November 7-Out of the unexpected can come blessings.

This has been an unusual week for both myself and my sister.  It all began Sunday after church when I picked up my sister and grandmother, we were going to enjoy lunch together before Lila and Raymond came back into town.  Everything was going well, we got grandma loaded into the jeep, not a small task considering how high up the jeep sits and how short (4″9) grandma is.  We were all buckled in and heading to Leon’s for lunch, I went to the old location so we needed directions to the new location which is on Market st right beside Hall’s Campers.  I pulled up to the door and Sheila and I unloaded grandma and her walker, I left them both waiting while I parked the jeep.  I no sooner got out of the jeep when I see grandma on the ground on her side.  I know immediately that she has broken her hip, she was bleeding profusely from a skin tear on her lower leg and both she and Sheila were shook up.  A wonderful couple were leaving the restaurant and quickly helped as I called 911, the staff were so great as they tried to wrap the skin tear and reassure everyone.  Hours later at Cape Fear my suspicions were confirmed, her hip was broken and she would need surgery.  As of today she is at a rehab/nursing home in Lila’s neighborhood and will most likely not come out.  That was Sunday, Monday found Sheila getting chemo again and this time she began throwing up during treatment, I had to leave her and go to my own doctor for blood to be drawn for Tuesdays big event.  SO here we are at Tuesday, my appointment for a transfusion is at 11 a.m but they don’t even get started until 2 p.m!  All the way over I was anxious because I have never had this done before and didn’t know what to expect.  Now years of getting anxious has taught me one thing (that I keep forgetting) God is in control and has me in his hands.  Everything went off without a hitch, they were even able to use my port instead of sticking a large needle in my vein!

Everyone had been telling me that I would have lots of energy but my big concern was my breathing, I would be completely breathless just making my bed.  Well I didn’t see a difference until Wednesday evening, I felt like I haven’t felt in a very long time.  I did have a wonderful lunch with some of the ladies from church on Thursday, we really must do this more often because the fellowship with these women is so uplifting.  By Thursday evening I was tired again although I wasn’t getting winded yet.  Friday I never left the house and I slept most of the day so now I’m wondering if the transfusion actually worked or if I needed more than 2 pints.     Whatever happens I know that God is watching over me and I’m fairly certain that he’s not done with me yet.  I just read a book by JoJo Moffitt titled:”You can have even more joy through the ups and downs of life.”  I highly recommend this book and the 2 previous books by her.  I was so moved and inspired by the stories and how she and her large circle of friends handle adversity, tragedy and all that God put before them.  Tragedy and triumph were celebrated equally because as she said,”God doesn’t make mistakes.”  I could relate to many of her stories especially the young woman with advanced cancer.  I was also inspired to do something I have never done before, pass out Christian tracks.  I don’t know why it never occurred to me to do this but now that I have been moved to do it I’m very excited.

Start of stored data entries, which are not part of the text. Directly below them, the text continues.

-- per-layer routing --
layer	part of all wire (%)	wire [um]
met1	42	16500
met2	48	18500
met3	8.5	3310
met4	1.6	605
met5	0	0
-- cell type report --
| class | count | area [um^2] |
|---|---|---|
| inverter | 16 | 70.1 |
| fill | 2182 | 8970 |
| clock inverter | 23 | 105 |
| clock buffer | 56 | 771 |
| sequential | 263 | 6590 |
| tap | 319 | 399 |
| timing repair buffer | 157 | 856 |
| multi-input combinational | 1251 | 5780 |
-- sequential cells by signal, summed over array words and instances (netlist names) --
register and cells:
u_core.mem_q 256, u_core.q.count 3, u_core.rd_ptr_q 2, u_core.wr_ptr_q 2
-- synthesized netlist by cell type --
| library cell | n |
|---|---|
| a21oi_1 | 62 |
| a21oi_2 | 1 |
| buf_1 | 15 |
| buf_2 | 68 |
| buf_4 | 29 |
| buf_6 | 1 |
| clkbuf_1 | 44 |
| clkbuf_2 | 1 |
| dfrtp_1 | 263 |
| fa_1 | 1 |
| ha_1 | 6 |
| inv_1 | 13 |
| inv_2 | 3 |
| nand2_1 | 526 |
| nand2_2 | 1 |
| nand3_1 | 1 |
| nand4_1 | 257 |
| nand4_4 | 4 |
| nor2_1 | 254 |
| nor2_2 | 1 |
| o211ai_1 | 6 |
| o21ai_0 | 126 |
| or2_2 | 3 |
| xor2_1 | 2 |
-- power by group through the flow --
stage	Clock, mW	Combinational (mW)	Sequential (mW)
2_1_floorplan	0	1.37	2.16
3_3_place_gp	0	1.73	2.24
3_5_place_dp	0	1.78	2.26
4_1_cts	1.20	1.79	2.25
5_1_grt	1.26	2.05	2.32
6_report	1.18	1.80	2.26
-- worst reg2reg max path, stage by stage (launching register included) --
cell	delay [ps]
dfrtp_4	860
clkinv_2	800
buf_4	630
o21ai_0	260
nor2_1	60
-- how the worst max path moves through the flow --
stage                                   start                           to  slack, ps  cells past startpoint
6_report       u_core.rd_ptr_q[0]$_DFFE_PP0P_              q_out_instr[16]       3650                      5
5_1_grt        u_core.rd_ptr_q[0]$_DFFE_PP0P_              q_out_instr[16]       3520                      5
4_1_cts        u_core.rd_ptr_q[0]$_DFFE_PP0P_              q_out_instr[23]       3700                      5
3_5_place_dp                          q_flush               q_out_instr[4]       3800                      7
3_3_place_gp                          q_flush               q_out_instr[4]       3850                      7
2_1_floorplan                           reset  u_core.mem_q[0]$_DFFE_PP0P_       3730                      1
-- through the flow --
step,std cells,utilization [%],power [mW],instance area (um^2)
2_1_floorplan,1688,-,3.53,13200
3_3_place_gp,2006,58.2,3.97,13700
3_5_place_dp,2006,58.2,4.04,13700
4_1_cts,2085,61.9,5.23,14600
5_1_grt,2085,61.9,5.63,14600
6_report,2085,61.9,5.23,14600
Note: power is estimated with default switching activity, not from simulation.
$ cat src/rtl/safe_access_ctrl.sv
// Round-robin front end for the 4-digit keypad safe: serialises codes, reports pass/fail, enforces lockout.
// Optional macro SAFE_ACCESS_CTRL_ESCALATE_EN doubles each consecutive cooldown (capped at 8x).
module safe_access_ctrl #(
    parameter int NUM_REQ         = 2,
    parameter int MAX_FAILS       = 3,
    parameter int COOLDOWN_CYCLES = 16
) (
    input  logic                  clk,
    input  logic                  reset,
    input  logic [NUM_REQ-1:0]    req_valid,
    input  logic [16*NUM_REQ-1:0] req_code,
    output logic [NUM_REQ-1:0]    req_ready,
    output logic                  resp_valid,
    output logic [2:0]            resp_id,
    output logic                  resp_ok,
    output logic [3:0]            safe_din,
    output logic                  safe_din_valid,
    output logic                  safe_reset,
    input  logic                  safe_unlocked,
    input  logic                  relock,
    output logic                  door_open,
    output logic                  locked_out,
    output logic [3:0]            fail_count
);

    localparam int         TW        = $clog2(8 * COOLDOWN_CYCLES + 1);
    localparam logic [2:0] LAST_INIT = 3'(NUM_REQ - 1);
    localparam logic [4:0] MAX_F5    = 5'(MAX_FAILS);

    typedef enum logic [2:0] {
        S_CLEAR    = 3'd0,
        S_IDLE     = 3'd1,
        S_SEND     = 3'd2,
        S_CHECK    = 3'd3,
        S_OPEN     = 3'd4,
        S_COOLDOWN = 3'd5
    } state_t;

    state_t        r_state;
    state_t        w_next;
    logic [2:0]    r_last;
    logic [2:0]    r_id;
    logic [2:0]    w_sel;
    logic          w_hit;
    logic [15:0]   r_code;
    logic [15:0]   w_code;
    logic [1:0]    r_digit;
    logic [3:0]    r_fail;
    logic [TW-1:0] r_timer;
    logic [TW-1:0] w_load;
    logic          w_fail_sat;

`ifdef SAFE_ACCESS_CTRL_ESCALATE_EN
    logic [1:0]    r_level;
    assign w_load = (TW'(COOLDOWN_CYCLES) << r_level) - TW'(1);
`else
    assign w_load = TW'(COOLDOWN_CYCLES - 1);
`endif

    assign w_fail_sat = (5'(r_fail) + 5'd1) >= MAX_F5;
    assign fail_count = r_fail;

    // Round-robin pick: lowest index above last_grant wins, else lowest index at or below it.
    always_comb begin
        w_hit  = 1'b0;
        w_sel  = 3'd0;
        w_code = 16'd0;
        for (int i = NUM_REQ - 1; i >= 0; i--) begin
            if (req_valid[i] && (3'(i) <= r_last)) begin
                w_hit = 1'b1;
                w_sel = 3'(i);
            end else begin
                w_hit = w_hit;
            end
        end
        for (int i = NUM_REQ - 1; i >= 0; i--) begin
            if (req_valid[i] && (3'(i) > r_last)) begin
                w_hit = 1'b1;
                w_sel = 3'(i);
            end else begin
                w_hit = w_hit;
            end
        end
        for (int i = 0; i < NUM_REQ; i++) begin
            if (w_sel == 3'(i)) begin
                w_code = req_code[16*i +: 16];
            end else begin
                w_code = w_code;
            end
        end
    end

    // State register.
    always_ff @(posedge clk) begin
        if (reset) begin
            r_state <= S_CLEAR;
        end else begin
            r_state <= w_next;
        end
    end

    // Next-state logic.
    always_comb begin
        w_next = r_state;
        case (r_state)
            S_CLEAR:    w_next = S_IDLE;
            S_IDLE:     w_next = w_hit ? S_SEND : S_IDLE;
            S_SEND:     w_next = (r_digit == 2'd3) ? S_CHECK : S_SEND;
            S_CHECK: begin
                if (safe_unlocked) begin
                    w_next = S_OPEN;
                end else if (w_fail_sat) begin
                    w_next = S_COOLDOWN;
                end else begin
                    w_next = S_CLEAR;
                end
            end
            S_OPEN:     w_next = relock ? S_CLEAR : S_OPEN;
            S_COOLDOWN: w_next = (r_timer == '0) ? S_CLEAR : S_COOLDOWN;
            default:    w_next = S_CLEAR;
        endcase
    end

    // Datapath: latched code/id, digit counter, failure count, cooldown timer.
    always_ff @(posedge clk) begin
        if (reset) begin
            r_last  <= LAST_INIT;
            r_id    <= 3'd0;
            r_code  <= 16'd0;
            r_digit <= 2'd0;
            r_fail  <= 4'd0;
            r_timer <= '0;
`ifdef SAFE_ACCESS_CTRL_ESCALATE_EN
            r_level <= 2'd0;
`endif
        end else begin
            case (r_state)
                S_IDLE: begin
                    if (w_hit) begin
                        r_code  <= w_code;
                        r_id    <= w_sel;
                        r_last  <= w_sel;
                        r_digit <= 2'd0;
                    end else begin
                        r_digit <= 2'd0;
                    end
                end
                S_SEND: r_digit <= r_digit + 2'd1;
                S_CHECK: begin
                    if (safe_unlocked) begin
                        r_fail <= 4'd0;
`ifdef SAFE_ACCESS_CTRL_ESCALATE_EN
                        r_level <= 2'd0;
`endif
                    end else if (w_fail_sat) begin
                        r_fail  <= 4'(MAX_FAILS);
                        r_timer <= w_load;
`ifdef SAFE_ACCESS_CTRL_ESCALATE_EN
                        r_level <= (r_level == 2'd3) ? 2'd3 : r_level + 2'd1;
`endif
                    end else begin
                        r_fail <= r_fail + 4'd1;
                    end
                end
                S_COOLDOWN: begin
                    if (r_timer == '0) begin
                        r_fail <= 4'd0;
                    end else begin
                        r_timer <= r_timer - TW'(1);
                    end
                end
                default: r_digit <= r_digit;
            endcase
        end
    end

    // Outputs decoded from state; safe_reset also follows the block reset directly.
    always_comb begin
        req_ready      = '0;
        resp_valid     = 1'b0;
        resp_id        = 3'd0;
        resp_ok        = 1'b0;
        safe_din       = 4'd0;
        safe_din_valid = 1'b0;
        door_open      = 1'b0;
        locked_out     = 1'b0;
        safe_reset     = reset | (r_state == S_CLEAR);
        case (r_state)
            S_IDLE: begin
                for (int i = 0; i < NUM_REQ; i++) begin
                    req_ready[i] = w_hit && (w_sel == 3'(i));
                end
            end
            S_SEND: begin
                safe_din_valid = 1'b1;
                case (r_digit)
                    2'd0:    safe_din = r_code[15:12];
                    2'd1:    safe_din = r_code[11:8];
                    2'd2:    safe_din = r_code[7:4];
                    default: safe_din = r_code[3:0];
                endcase
            end
            S_CHECK: begin
                resp_valid = 1'b1;
                resp_id    = r_id;
                resp_ok    = safe_unlocked;
            end
            S_OPEN:     door_open  = 1'b1;
            S_COOLDOWN: locked_out = 1'b1;
            default:    resp_valid = 1'b0;
        endcase
    end

endmodule
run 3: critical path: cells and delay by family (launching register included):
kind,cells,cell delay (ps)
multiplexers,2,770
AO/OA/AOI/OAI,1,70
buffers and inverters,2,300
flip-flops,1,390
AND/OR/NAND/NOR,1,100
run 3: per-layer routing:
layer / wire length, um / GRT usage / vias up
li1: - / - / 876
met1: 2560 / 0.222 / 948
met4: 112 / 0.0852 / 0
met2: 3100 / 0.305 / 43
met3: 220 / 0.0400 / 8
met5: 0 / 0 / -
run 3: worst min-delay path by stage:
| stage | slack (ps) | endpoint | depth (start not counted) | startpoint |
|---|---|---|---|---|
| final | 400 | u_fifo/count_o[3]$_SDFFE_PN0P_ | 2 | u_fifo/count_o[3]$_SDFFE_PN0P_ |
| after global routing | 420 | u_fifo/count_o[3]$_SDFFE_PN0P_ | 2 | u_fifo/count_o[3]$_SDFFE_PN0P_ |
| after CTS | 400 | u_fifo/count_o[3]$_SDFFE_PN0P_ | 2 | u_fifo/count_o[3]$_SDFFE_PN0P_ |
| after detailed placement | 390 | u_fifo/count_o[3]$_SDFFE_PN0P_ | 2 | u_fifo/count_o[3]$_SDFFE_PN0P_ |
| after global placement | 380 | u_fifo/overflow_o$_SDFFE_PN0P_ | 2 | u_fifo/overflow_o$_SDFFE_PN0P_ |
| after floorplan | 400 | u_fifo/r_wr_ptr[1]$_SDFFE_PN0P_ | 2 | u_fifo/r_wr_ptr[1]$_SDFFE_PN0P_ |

I’m still progressing at the Living Strong program and look forward to the day Sheila can participate.  God has a lot for us to do, yes I said us because I believe he will use my sister as well.

A week, A year, it matters not

my God is in control

I’ll leave this world when He calls my name

written on his precious scroll.

 

Psalm 128: 1-2

“Blessed is everyone that feareth the Lord; that walketh in his ways.

For thou shalt eat the labor of thine hands: happy shall thou be, and it shall be well with thee.”